By Marina Siskos
People are communicating incessantly with the past and the preservation of old customs and habits mean that a need coming from the past, is still relevant in the present.
As for the material and the culinary customs, those seem to be embedded in societies’ lives, becoming a natural part of everyday life.
Varvara is an Orthodox custom to honour Saint Barbara, celebrated on December 4 and which is tied to the region of Thrace.
Here follows a brief history of St. Βarbara’s life and the meaning of the custom to this day.
The courageous Saint that saved the lives of Christians:
St. Barbara is the patron of Hellenic artillery of the armed forces and of the children. On this day, people would prepare honey pies and the Varvara dessert, as it is called and cooked in Thrace, to honour her.
This custom dates to the antiquity and the seeds, its fundamental ingredient, alludes to fertility.
In the 3rd century, Dioscurus, St. Barbara’s father and cruel idolater, was plotting against the Christians. He dictated every baker to poison the food the Christians were about to buy. St. Barbara learnt about the plot and communicated her father’s scheme, so that no one would buy anything edible for the following days. Therefore, people had to eat from the stored goods of the household, and wheat was one staple commonly kept at this time of the year. Yet, wheat alone wouldn’t be enough to saturate people’s hunger. The Christians mixed it with other, miscellaneous ingredients, such as dry nuts, beans, and raisins to enrich the dish.

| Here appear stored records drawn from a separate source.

File: src/rtl/seg7_pkg.sv
// Shared definitions for the seven-segment display path: blank pattern,
// hex-to-segment table and lookup helper. Patterns are active-low, gfedcba.
package seg7_pkg;

  // All segments and the decimal point dark (active-low outputs).
  localparam logic [7:0] SEG_BLANK = 8'hFF;

  // Index n holds the active-low gfedcba pattern for hex digit n.
  // The packed concatenation lists entry 15 first and entry 0 last.
  localparam logic [15:0][6:0] HEX_SEG_TABLE = {
    7'h0E,  // F
    7'h06,  // E
    7'h21,  // d
    7'h46,  // C
    7'h03,  // b
    7'h08,  // A
    7'h10,  // 9
    7'h00,  // 8
    7'h78,  // 7
    7'h02,  // 6
    7'h12,  // 5
    7'h19,  // 4
    7'h30,  // 3
    7'h24,  // 2
    7'h79,  // 1
    7'h40   // 0
  };

  // Look up the seven segment bits (gfedcba, active-low) for one nibble.
  function automatic logic [6:0] hex_to_seg(input logic [3:0] nibble);
    return HEX_SEG_TABLE[nibble];
  endfunction

endpackage

File: src/rtl/seg7_decoder.sv
// Combinational nibble + decimal point to 8-bit active-low segment pattern
// ordered {dp,g,f,e,d,c,b,a}.
module seg7_decoder
  import seg7_pkg::*;
(
  input  logic [3:0] nibble_i,
  input  logic       dot_i,
  output logic [7:0] seg_o
);

  // dp is active-low, so a lit dot drives bit 7 to zero.
  assign seg_o = {~dot_i, hex_to_seg(nibble_i)};

endmodule

File: src/rtl/seven_seg_scan_ctrl.sv
// Time-multiplexed driver for an N-digit common-anode seven-segment display.
// Each digit owns a slot of DIGIT_PERIOD clocks; the first clock of every slot
// is dead time with all anodes off. Display data lives in a shadow set that is
// only reloaded at the frame boundary so a frame is never torn. Brightness is
// a free-running PWM gating the anode.
// Optional build macro: LEADING_ZERO_SUPPRESS_EN blanks leading zero digits
// (never digit 0, never a digit whose decimal point is lit) at capture time.
module seven_seg_scan_ctrl
  import seg7_pkg::*;
#(
  parameter int NUM_DIGITS   = 4,
  parameter int DIGIT_PERIOD = 100000,
  parameter int BRIGHT_W     = 4
) (
  input  logic                    CLK,
  input  logic                    RESET_N,
  input  logic [4*NUM_DIGITS-1:0] DIGITS,
  input  logic [NUM_DIGITS-1:0]   DOTS,
  input  logic [NUM_DIGITS-1:0]   BLANK,
  input  logic [BRIGHT_W-1:0]     BRIGHTNESS,
  input  logic                    LOAD,
  output logic [7:0]              SEG_OUT,
  output logic [NUM_DIGITS-1:0]   AN_OUT,
  output logic                    FRAME_DONE
);

  localparam int PRE_W = (DIGIT_PERIOD > 1) ? $clog2(DIGIT_PERIOD) : 1;
  localparam int IDX_W = (NUM_DIGITS > 1) ? $clog2(NUM_DIGITS) : 1;

  localparam logic [PRE_W-1:0] PRE_LAST = PRE_W'(DIGIT_PERIOD - 1);
  localparam logic [IDX_W-1:0] IDX_LAST = IDX_W'(NUM_DIGITS - 1);

  // Scan timing state
  logic [PRE_W-1:0]    pre_q, pre_d;
  logic [IDX_W-1:0]    idx_q, idx_d;
  logic [BRIGHT_W-1:0] pwm_q, pwm_d;
  logic                fd_q, fd_d;
  logic                slot_end;
  logic                frame_wrap;

  // Load handshake and shadow set
  logic                          load_pend_q, load_pend_d;
  logic                          capture;
  logic [NUM_DIGITS-1:0][3:0]    dig_sh_q, dig_sh_d;
  logic [NUM_DIGITS-1:0]         dots_sh_q, dots_sh_d;
  logic [NUM_DIGITS-1:0]         blank_sh_q, blank_sh_d;
  logic [BRIGHT_W-1:0]           bright_sh_q, bright_sh_d;
  logic [NUM_DIGITS-1:0]         blank_eff;

  // Output stage
  logic [3:0]            cur_nib;
  logic                  cur_dot;
  logic                  cur_blank;
  logic [7:0]            dec_seg;
  logic                  pwm_on;
  logic                  dead_time;
  logic [7:0]            seg_q, seg_d;
  logic [NUM_DIGITS-1:0] an_q, an_d;

`ifdef LEADING_ZERO_SUPPRESS_EN
  // Bit i (i >= 1) is set when digits i..NUM_DIGITS-1 are all zero and the
  // digit's own decimal point is not requested. Digit 0 always stays visible.
  function automatic logic [NUM_DIGITS-1:0] lz_mask(
    input logic [NUM_DIGITS-1:0][3:0] digits,
    input logic [NUM_DIGITS-1:0]      dots
  );
    logic [NUM_DIGITS-1:0] mask;
    logic                  all_zero;
    mask     = '0;
    all_zero = 1'b1;
    for (int i = NUM_DIGITS - 1; i >= 1; i--) begin
      all_zero = all_zero & (digits[i] == 4'h0);
      mask[i]  = all_zero & ~dots[i];
    end
    return mask;
  endfunction

  assign blank_eff = BLANK | lz_mask(DIGITS, DOTS);
`else
  assign blank_eff = BLANK;
`endif

  // Prescaler, digit index, PWM counter and frame-done next state.
  always_comb begin
    slot_end   = (pre_q == PRE_LAST);
    frame_wrap = slot_end && (idx_q == IDX_LAST);
    pre_d      = slot_end ? '0 : pre_q + PRE_W'(1);
    idx_d      = idx_q;
    if (slot_end) begin
      idx_d = frame_wrap ? '0 : idx_q + IDX_W'(1);
    end
    pwm_d = pwm_q + BRIGHT_W'(1);
    fd_d  = frame_wrap;
  end

  // A pending or same-cycle LOAD is honoured only as the index wraps to 0.
  always_comb begin
    capture     = frame_wrap && (load_pend_q || LOAD);
    load_pend_d = capture ? 1'b0 : (load_pend_q || LOAD);
    dig_sh_d    = dig_sh_q;
    dots_sh_d   = dots_sh_q;
    blank_sh_d  = blank_sh_q;
    bright_sh_d = bright_sh_q;
    if (capture) begin
      dig_sh_d    = DIGITS;
      dots_sh_d   = DOTS;
      blank_sh_d  = blank_eff;
      bright_sh_d = BRIGHTNESS;
    end
  end

  assign cur_nib   = dig_sh_q[idx_q];
  assign cur_dot   = dots_sh_q[idx_q];
  assign cur_blank = blank_sh_q[idx_q];

  seg7_decoder u_decoder (
    .nibble_i (cur_nib),
    .dot_i    (cur_dot),
    .seg_o    (dec_seg)
  );

  // Segment pattern and single active anode for the current slot.
  always_comb begin
    pwm_on    = (&bright_sh_q) || (pwm_q < bright_sh_q);
    dead_time = (pre_q == '0);
    seg_d     = cur_blank ? SEG_BLANK : dec_seg;
    an_d      = '1;
    if (!cur_blank && pwm_on && !dead_time) begin
      an_d[idx_q] = 1'b0;
    end
  end

  // Scan timing registers.
  always_ff @(posedge CLK or negedge RESET_N) begin
    if (!RESET_N) begin
      pre_q <= '0;
      idx_q <= '0;
      pwm_q <= '0;
      fd_q  <= 1'b0;
    end else begin
      pre_q <= pre_d;
      idx_q <= idx_d;
      pwm_q <= pwm_d;
      fd_q  <= fd_d;
    end
  end

  // Shadow set and pending-load flag; reset leaves the display blanked.
  always_ff @(posedge CLK or negedge RESET_N) begin
    if (!RESET_N) begin
      load_pend_q <= 1'b0;
      dig_sh_q    <= '0;
      dots_sh_q   <= '0;
      blank_sh_q  <= '1;
      bright_sh_q <= '1;
    end else begin
      load_pend_q <= load_pend_d;
      dig_sh_q    <= dig_sh_d;
      dots_sh_q   <= dots_sh_d;
      blank_sh_q  <= blank_sh_d;
      bright_sh_q <= bright_sh_d;
    end
  end

  // Registered display outputs, one cycle behind the scan state.
  always_ff @(posedge CLK or negedge RESET_N) begin
    if (!RESET_N) begin
      seg_q <= SEG_BLANK;
      an_q  <= '1;
    end else begin
      seg_q <= seg_d;
      an_q  <= an_d;
    end
  end

  assign SEG_OUT    = seg_q;
  assign AN_OUT     = an_q;
  assign FRAME_DONE = fd_q;

endmodule

File: config.mk
export PLATFORM = sky130hd
export DESIGN_NAME = seven_seg_scan_ctrl
export DESIGN_NICKNAME = d
export VERILOG_FILES = /design/src/rtl/seg7_pkg.sv /design/src/rtl/seg7_decoder.sv /design/src/rtl/seven_seg_scan_ctrl.sv
export SDC_FILE = /design/constraint.sdc
export NUM_CORES = 1
export LEC_CHECK = 0
export CORE_MARGIN = 2
export CORE_UTILIZATION = 55
export DETAILED_ROUTE_END_ITERATION = 16
export GPL_TIMING_DRIVEN = 0
export PLACE_DENSITY = 0.8
export SYNTH_ARGS = -nofsm -noshare
export SYNTH_HDL_FRONTEND = slang
export SYNTH_SLANG_ARGS = --single-unit
File: constraint.sdc
create_clock -name CLK -period 6.32 [get_ports CLK]
set_clock_uncertainty 0.15 [all_clocks]
set_input_delay 1.264 -clock CLK [delete_from_list [all_inputs] [get_ports CLK]]
set_output_delay 1.264 -clock CLK [all_outputs]
set_load 0.005 [all_outputs]
==> flow_summary.ini, run 1 <==
[critical_path]
crit_path_max_fanout = 10
worstSetupEndpointType = flip-flop
path_buf_inv = 2
path_delay_family = buffers and inverters
startpoint_type = primary input
max_stage_delay_ps = 600
critical_path_class = in2reg
critical_path.slowest_cell = sky130_fd_sc_hd__nor4_4
cell_by_cell_listing_of_the_critical_path = clkdlybuf4s50_1 -> o21ai_0 -> nor4_4 -> buf_6 -> mux2_2
worst-endpoint-required_ps = 6390
worst-endpoint-arrival_ps = 3080

[sta]
final_min_period_over_clock_period_pct = 47.7
slew_headroom_pct = 48.6
max_clock_freq_mhz = 332
timing.final.crit_period_ps = 3010
setup_violations = 0
final.setup.tns_ps = 0
final_hold_viol_count = 0
finalMaxSlewViolations = 0
final.hold.worst_slack_ps = 336
grt_setup_unrepaired = false
worst_slew_pin_slew_ps = 766

[place]
dp.final_hpwl_mm = 4.11
place_congestion = 0.823
port-buffer-count = 43
dp_cells = 362

[clock_tree]
postCtsHoldBufs = 0
htreeDepth = 3
number_of_clock_sinks_seen_by_cts = 65
clock_root_buffer = sky130_fd_sc_hd__clkbuf_8
ctsLongestPathBuffers = 2
clk_pin_slew_ps = 80
clk_latency_ps = 340
cts_resized = 0
numCtsBuffers = 9
clock_tree_from_tritoncts = done
cts_post_setup_buffers_inserted = 0

[routing]
ant_nets = 0
wire_per_inst_um = 14.7
detail_route.iter0.violations = 71
finalWirelength_mm = 5.57
viasPerCell = 5.51
drc = 0
vias = 2083
drt-pass1-iter-count = 4

[logic_synthesis]
ys_seq_area_share_pct = 53.2
synth-simple-area-share_pct = 11.4
post_synth_num_cell_types = 41
synth_compound_area_share_pct = 5.08
combinational_family_with_the_most_area_after_synthesis = multiplexers
number_of_flops_mapped_to_enable_cells_by_yosys = 0
yosysWarnings = 0
synth.avg_cell_area_um2 = 12.6
post_synth_mux_area_share_pct = 16.6
synth-async-reset-ratio_pct = 100
synth_cells = 246
syn-num-nets = 293
synth-seq-cells = 65
top_reg_cell_synth = sky130_fd_sc_hd__dfrtp_1
synth-adder-area-share_pct = 6.45
synthesis.area_um2 = 3100
post_synthesis_share_of_cell_area_spent_on_xor_and_xnor_gates_pct = 4.23

[cells_and_area]
footprint_of_the_multi_input_gates_um2 = 1360
filler_cell_count = 411
final_layout_size_suffix_gt1_share_pct = 26.1
post_layout_nonfiller_instances = 378
area_growth_from_synthesis_to_layout_pct = 24.1
n_antenna_cell = 0
nets = 348
ff_latch_area_um2 = 1650

[global_route]
grt_pass1_vias = 2129
antenna_found_initial = 0
gr-usage-all-layers_pct = 20.4
globalRouteOverflowTotal = 0
wire_length_of_the_first_global_routing_pass_mm = 9.70
grt_max_degree = 39

[power]
vdd.ir_drop.worst_mv = 0.189
power.density_cell_area_nw_per_um2 = 214
design_power_total_mw = 0.822
leakage_nw = 1.67

[run]
drv.max_cap_violation_count = 0

[die]
num_rows = 27
io_pins = 44
die_height_um = 79.1
floorplan.initialDensity_pct = 56.7
floorplan.die_area_um2 = 6260
core_region_area_um2 = 5470
floorplan.die.width_um = 79.1

[outcome]
outcome = finished, final reports clean

[min_path]
holdCritPathClass = reg2reg
[state kept, by name, indices dropped and copies added, names as in the netlist, 2 cells and up]
name / flops
blank_sh_q: 4
pwm_q: 4
dig_sh_q: 16
AN_OUT: 4
bright_sh_q: 4
SEG_OUT: 8
pre_q: 17
idx_q: 2
dots_sh_q: 4
[final cells by class]
cell class / count / area share [%]
Sequential cell: 65 / 42.9
Multi-Input combinational cell: 161 / 35.3
Timing Repair Buffer: 44 / 11.6
Clock buffer: 11 / 3.41
Tap cell: 72 / 2.34
Clock inverter: 5 / 2.11
Buffer: 8 / 1.23
Inverter: 12 / 1.17
[report_power, final]
part	internal, mW	switching (mW)
sequential	0.417	0.00000000000000000636
combinational	0.0170	0.0102
clock	0.222	0.156
total	0.656	0.166
[cell usage after synthesis, types with 5 or more instances]
master	n	area share, %
sky130_fd_sc_hd__a21oi_1	5	0.81
sky130_fd_sc_hd__dfrtp_1	45	36
sky130_fd_sc_hd__dfstp_2	20	17
sky130_fd_sc_hd__ha_1	16	6.5
sky130_fd_sc_hd__inv_1	12	1.5
sky130_fd_sc_hd__mux2_2	31	11
sky130_fd_sc_hd__mux4_2	6	4.4
sky130_fd_sc_hd__nand2_1	15	1.8
sky130_fd_sc_hd__nand3_1	7	1.1
sky130_fd_sc_hd__nand4_1	6	1.2
sky130_fd_sc_hd__nor2_1	13	1.6
sky130_fd_sc_hd__o211ai_1	5	1.2
sky130_fd_sc_hd__o21ai_0	5	0.81
sky130_fd_sc_hd__xnor2_1	5	1.4
sky130_fd_sc_hd__xor2_1	10	2.8
[cell usage in the layout, fill, tap and decap left out, types with 3 or more instances in the layout]
| cell | count |
|---|---|
| sky130_fd_sc_hd__clkbuf_1 | 6 |
| sky130_fd_sc_hd__o211ai_1 | 5 |
| sky130_fd_sc_hd__ha_1 | 16 |
| sky130_fd_sc_hd__dfstp_2 | 20 |
| sky130_fd_sc_hd__nand2_1 | 15 |
| sky130_fd_sc_hd__nand4_1 | 6 |
| sky130_fd_sc_hd__xnor2_1 | 5 |
| sky130_fd_sc_hd__dfrtp_1 | 45 |
| sky130_fd_sc_hd__nand3_1 | 7 |
| sky130_fd_sc_hd__o21ai_0 | 5 |
| sky130_fd_sc_hd__buf_2 | 3 |
| sky130_fd_sc_hd__clkbuf_8 | 9 |
| sky130_fd_sc_hd__xor2_1 | 10 |
| sky130_fd_sc_hd__inv_1 | 12 |
| sky130_fd_sc_hd__nor4_1 | 3 |
| sky130_fd_sc_hd__mux4_2 | 6 |
| sky130_fd_sc_hd__clkdlybuf4s50_1 | 42 |
| sky130_fd_sc_hd__mux2_2 | 31 |
| sky130_fd_sc_hd__a21oi_1 | 5 |
| sky130_fd_sc_hd__nor3_1 | 4 |
| sky130_fd_sc_hd__nor2_1 | 13 |
| sky130_fd_sc_hd__nand2b_1 | 3 |
[through the flow]
stage | util, % | worst slack [ps] | cell area [µm²]
finish | 70.4 | 3310 | 3850
global route | 70.4 | 3220 | 3850
CTS | 70.4 | 3290 | 3850
detailed placement | 66.5 | 2930 | 3640
global placement | 66.2 | 1800 | 3620
floorplan | - | 3690 | 3100
[per-layer routing]
layer / part of all wire [%] / vias to the layer above / GRT usage [%]
li1: - / 989 / -
met1: 45 / 1032 / 25.9
met2: 49 / 54 / 33.1
met3: 4.4 / 8 / 5.45
met4: 1.5 / 0 / 8.62
met5: 0 / - / 0
[kinds of logic after synthesis]
family                   Yosys count
flip-flops                        65
adder cells (fa/ha/maj)           16
AO/OA/AOI/OAI                     24
XOR/XNOR                          15
buffers and inverters             20
AND/OR/NAND/NOR                   66
multiplexers                      40
[path summary, 6_finish.rpt]
check | start | to | slack (ps) | depth (start not counted)
worst max-delay path | LOAD | dig_sh_q[2]$_DFFE_PN0P_ | 3310 | 5
worst min-delay path | pwm_q[0]$_DFF_PN0_ | pwm_q[0]$_DFF_PN0_ | 340 | 1
worst max register to register | pre_q[11]$_DFF_PN0_ | dig_sh_q[2]$_DFFE_PN0P_ | 3770 | 5
worst min register to register | pwm_q[0]$_DFF_PN0_ | pwm_q[0]$_DFF_PN0_ | 340 | 1
max in group asynchronous | RESET_N | blank_sh_q[0]$_DFFE_PN1P_ | 4560 | 2
min in group asynchronous | RESET_N | pwm_q[3]$_DFF_PN0_ | 790 | 1
Note: power is estimated with default switching activity, not from simulation.
==> run 2: changes to the inputs <==
CORE_UTILIZATION = 49   (was 55)
PLACE_DENSITY = 0.76   (was 0.8)
clock period = 2.5 ns   (was 6.32 ns; I/O delays follow)
==> flow_summary.ini, run 2 (same netlist as run 1, synthesis figures left out) <==
[outcome]
outcome = finished, final reports clean

[routing]
wire_per_inst_um = 14.1
viasPerCell = 5.29
drc = 0
finalWirelength_mm = 5.42
detail_route.iter0.violations = 65
ant_nets = 0
drt-pass1-iter-count = 4
vias = 2027

[clock_tree]
clk_pin_slew_ps = 70
number_of_clock_sinks_seen_by_cts = 65
clk_latency_ps = 340
ctsLongestPathBuffers = 2
numCtsBuffers = 9
htreeDepth = 3
postCtsHoldBufs = 0
clock_root_buffer = sky130_fd_sc_hd__clkbuf_8
clock_tree_from_tritoncts = done

[critical_path]
cell_by_cell_listing_of_the_critical_path = buf_2 -> mux4_2 -> ha_1 -> or2_2 -> a21oi_1 -> o21ai_0
critical_path_class = reg2reg
reg2regPathDepth = 6
crit_path_max_fanout = 9
rr_endpoint = SEG_OUT[3]$_DFF_PN1_
worst-endpoint-arrival_ps = 2430
regToRegSetupSlack_ps = 170
critical_path.slowest_cell = sky130_fd_sc_hd__mux4_2
startpoint_type = flip-flop
max_stage_delay_ps = 630
worst-endpoint-required_ps = 2590
reg2reg_from = idx_q[0]$_DFFE_PN0N_
worstSetupEndpointType = flip-flop

[sta]
max_clock_freq_mhz = 429
final_min_period_over_clock_period_pct = 93.3
final.setup.tns_ps = 0
final_hold_viol_count = 0
timing.final.crit_period_ps = 2330
slew_headroom_pct = 47.6
final.hold.worst_slack_ps = 85.9
finalMaxSlewViolations = 0
worst_slew_pin_slew_ps = 786
setup_violations = 0
grt_setup_unrepaired = false

[power]
design_power_total_mw = 2.12
power.density_cell_area_nw_per_um2 = 548
leakage_nw = 1.68
vdd.ir_drop.worst_mv = 0.385

[global_route]
use_met1_pct = 23.1
antenna_found_initial = 0
gr-usage-all-layers_pct = 17.1
gr-usage-met2_pct = 26.2
globalRouteOverflowTotal = 0
wire_length_of_the_first_global_routing_pass_mm = 9.49
grt_pass1_vias = 2070
grt_use_met3_pct = 3.26
grt_most_used_layer = met2
grt_max_degree = 66

[cells_and_area]
mostFrequentLayoutCell = sky130_fd_sc_hd__dfrtp_1
nets = 350
area_growth_from_synthesis_to_layout_pct = 25.0
mostFrequentLayoutCells = 45 x sky130_fd_sc_hd__dfrtp_1, 42 x sky130_fd_sc_hd__clkdlybuf4s50_1, 31 x sky130_fd_sc_hd__mux2_2, 20 x sky130_fd_sc_hd__dfstp_2, 16 x sky130_fd_sc_hd__ha_1
regMostFlops = pre_q
n_antenna_cell = 0
final_layout_size_suffix_gt1_share_pct = 26.9
post_layout_nonfiller_instances = 383
largest_reg_flops = 17

[die]
num_rows = 28
io_pins = 44
die_height_um = 83.6
floorplan.die.width_um = 83.6
floorplan.initialDensity_pct = 51.5
floorplan.die_area_um2 = 6980
core_region_area_um2 = 6030

[place]
dp.final_hpwl_mm = 3.72
place_congestion = 0.824
port-buffer-count = 43
dp_cells = 364

[run]
drv.max_cap_violation_count = 0

[min_path]
holdCritPathClass = in2async
-- run 2: cell types whose count changed in the layout (fill, tap and decap cells not counted) --
cell and change:
sky130_fd_sc_hd__buf_2 -1, sky130_fd_sc_hd__buf_4 +4, sky130_fd_sc_hd__buf_12 -1, sky130_fd_sc_hd__clkinvlp_4 +1
sky130_fd_sc_hd__clkinv_4 -1, sky130_fd_sc_hd__clkinv_2 -1, sky130_fd_sc_hd__clkbuf_8 +2, sky130_fd_sc_hd__clkbuf_1 -1
-- run 2: repair_timing --
action                                  in CTS  in global routing
setup buffers                                3                  0
resized for setup                            0                  0
endpoints found under the setup margin      20                  0
-- run 2: worst max-delay path by stage --
stage	to	startpoint	slack [ps]	depth (start not counted)
2_1_floorplan	dig_sh_q[12]$_DFFE_PN0P_	pre_q[11]$_DFF_PN0_	290	5
3_3_place_gp	dots_sh_q[1]$_DFFE_PN0P_	RESET_N	-1270	1
3_5_place_dp	dig_sh_q[8]$_DFFE_PN0P_	LOAD	-150	5
4_1_cts	SEG_OUT[3]$_DFF_PN1_	idx_q[0]$_DFFE_PN0N_	160	6
5_1_grt	SEG_OUT[3]$_DFF_PN1_	idx_q[0]$_DFFE_PN0N_	8	6
6_report	SEG_OUT[3]$_DFF_PN1_	idx_q[0]$_DFFE_PN0N_	170	6
-- run 2: worst max-delay path, delay by kind of cell (launching register included) --
kind	cells	cell delay, ps
adders and majority gates	1	280
and+or+nand+nor	1	310
AOI/OAI and AO/OA	2	230
muxes	1	630
DFF	1	370
buffers and inverters	1	280
-- run 2: cell type report --
cell class / instances / area (µm²)
timing repair buffer: 46 / 450
inverter: 12 / 45.0
tap: 75 / 93.8
clock inverter: 4 / 75.1
buffer: 8 / 47.5
clock buffer: 12 / 155
fill: 480 / 2150
multi-input combinational: 161 / 1360
sequential: 65 / 1650
-- run 2: per-stage QoR --
step	util [%]	setup WS, ps	area (µm²)
floorplan	-	291	3100
global placement	60.2	-1270	3630
detailed placement	60.2	-145	3620
CTS	64.3	157	3880
global route	64.3	7.85	3880
finish	64.3	168	3880
-- run 2: power by group --
group / switching [mW] / internal, mW
combinational: 0.0253 / 0.0403
clock: 0.388 / 0.616
sequential: 0.0000000000000000176 / 1.05
-- run 2: metal layers --
layer | share of wire, % | routed length, µm | vias up
met4 | 2.7 | 146 | 0
met2 | 47 | 2540 | 33
met5 | 0 | 0 | -
met1 | 47 | 2560 | 991
li1 | - | - | 992
met3 | 3.2 | 172 | 11
==> run 3: changes to the inputs <==
CORE_UTILIZATION = 40   (was 49)
MAX_ROUTING_LAYER = met4   (was unset)
PLACE_DENSITY = unset   (was 0.76)
clock period = 2.6 ns   (was 2.5 ns; I/O delays follow)
==> flow_summary.ini, run 3 (same netlist as run 1, synthesis figures left out) <==
[outcome]
outcome = finished, final reports clean

[run]
drv.max_cap_violation_count = 0

[cells_and_area]
post_layout_nonfiller_instances = 412
final_layout_size_suffix_gt1_share_pct = 27.4
summed_area_of_non_filler_cells_in_the_final_layout_um2 = 3880
n_antenna_cell = 0
nets = 352
mostFrequentLayoutCells = 45 x sky130_fd_sc_hd__dfrtp_1, 42 x sky130_fd_sc_hd__clkdlybuf4s50_1, 31 x sky130_fd_sc_hd__mux2_2, 20 x sky130_fd_sc_hd__dfstp_2, 16 x sky130_fd_sc_hd__ha_1
area_growth_from_synthesis_to_layout_pct = 25.0
largest_reg_flops = 17
regMostFlops = pre_q
mostFrequentLayoutCell = sky130_fd_sc_hd__dfrtp_1

[critical_path]
critical_path.slowest_cell = sky130_fd_sc_hd__mux4_2
crit_path_max_fanout = 9
worstSetupEndpointType = flip-flop
path_buf_inv = 1
cell_by_cell_listing_of_the_critical_path = buf_2 -> mux4_2 -> ha_1 -> or2_2 -> a21oi_1 -> o21ai_0
critical_path_class = reg2reg
max_stage_delay_ps = 620
path_delay_family = multiplexers
worst-endpoint-arrival_ps = 2400
worst-endpoint-required_ps = 2690
startpoint_type = flip-flop

[die]
io_pins = 44
core_region_area_um2 = 7610
num_rows = 32
floorplan.die.width_um = 92.1
die_height_um = 92.1
floorplan.initialDensity_pct = 40.8
floorplan.die_area_um2 = 8480

[place]
dp_cells = 391
port-buffer-count = 43
dp.final_hpwl_mm = 3.97
place_worst_setup_slack_ps = -112
placedInstanceArea_um2 = 3660
place_congestion = 0.862

[clock_tree]
clock_root_buffer = sky130_fd_sc_hd__clkbuf_8
clk_pin_slew_ps = 70
htreeDepth = 3
postCtsHoldBufs = 0
cts_resized = 0
ctsLongestPathBuffers = 2
numCtsBuffers = 9
number_of_clock_sinks_seen_by_cts = 65
clock_tree_from_tritoncts = done
clk_latency_ps = 340

[routing]
vias = 2018
finalWirelength_mm = 5.66
viasPerCell = 4.90
detail_route.iter0.violations = 61
drt-pass1-iter-count = 6
wire_per_inst_um = 13.7
drc = 0
ant_nets = 0

[global_route]
grt_pass1_vias = 2015
grt_max_degree = 66
globalRouteOverflowTotal = 0
gr-usage-all-layers_pct = 15.4
wire_length_of_the_first_global_routing_pass_mm = 9.85
antenna_found_initial = 0

[min_path]
holdCritPathClass = in2async

[sta]
worst_slew_pin_slew_ps = 817
final_min_period_over_clock_period_pct = 89.1
timing.final.crit_period_ps = 2320
max_clock_freq_mhz = 432
finalMaxSlewViolations = 0
slew_headroom_pct = 45.5
final_hold_viol_count = 0
setup_violations = 0
final.hold.worst_slack_ps = 111
setup_slack_after_layout_ps = 283
grt_setup_unrepaired = false

[power]
leakage_nw = 1.67
vdd.ir_drop.worst_mv = 0.301
power.density_cell_area_nw_per_um2 = 479
design_power_total_mw = 1.86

People were saved thanks to St. Barbara’s courageous intervention, but she was doomed to her father’s ire and punishment. She was decapitated by Dioscurus himself and turned to a martyr.
Protection of the Earth and its produce:
Varvara, a culinary custom, is tied to the earth and its produce. It heralds the beginning of the long and hard period of winter in the rural areas and, with its seeds and nuts, it is a wish for fertility, health and abundance.
As nutrition promotes good health and staves off disease and frailty, St. Barbara is also the patron of children’s health.
Varvara is a significant celebration in Thrace, where every household reverently prepares the dessert and share it with the community, wishing for a healthy and thriving winter. It is an ancient custom, variations of which are traced with the use and consumption of the products of the earth, even before its connection to the Christianity. Varvara is celebrated collectively, thus sealing the solidarity of the community, making a silent promise for support and offer, so vital for the preservation and prosperity of the society.
What follows is the recipe, as taken from the book of distinguished food journalist, Eleni Psychouli. Eleni suggests the consumption of this nutritional dessert for breakfast:
- 1 ½ kg of wheat
- A pinch of salt
- A leaf of laurel
- 1 tbs of parsley (alternatively: spearmint)
- 1 tbs of ground cinnamon
- 1 tbs of ground clove
- 1 tbs of ground cumin
- 1 cup of peeled almonds
- 1 cup of hazelnuts
- 1 cup of walnuts
- ½ cup of sesame
- 1 cup of pomegranate seeds
- 2 cups of sugar
- ½ cup of black raisins
- ½ cup of blonde raisins
- 1 ½ of grated, roasted chickpeas
- From the night before, dip the wheat into a bowl of water and let it soak.
- The next morning, boil the wheat in a pan full of water with the laurel leaf in it and a pinch of salt-just on the tip of the spoon. The aim is to soften the wheat, with care not to break its seeds.
- Fully drain the wheat. You might save the drained water to make the asure.
- Place a non-stick pan on medium heat and roast the nuts. You might roast each serving of nuts separately, but they become just as delicious roasted together-apart from the sesame. The sesame is extra sensitive, so make sure you roast it separately, either at the beginning or at the end. As the nuts roast, mix them until they turn red and they start giving off the characteristic, pleasant smell of warmed-up nuts.
- Pour the wheat into a bowl and mix it with the sugar, the raisins, the chickpeas and the spices.
- Grind the nuts. Press the blender button once or twice, as you don’t want to the nuts to be milled, only ground.
- Pour the spice mix into the wheat, add the pomegranate and the parsley, until the ingredients homogenize. Then, cover the bowl using plastic wrap and cool it down into the fridge.
- The Varvara mix is tastier the next day.
- Traditionally, the housewives would dry the wheat using table napkins for hours, but this is redundant, as the little water that remains, helps the sugar melt down and, homogenizes the spices.
- You can skip the pomegranate if you don’t have one.
- You might replace the parsley with fresh spearmint.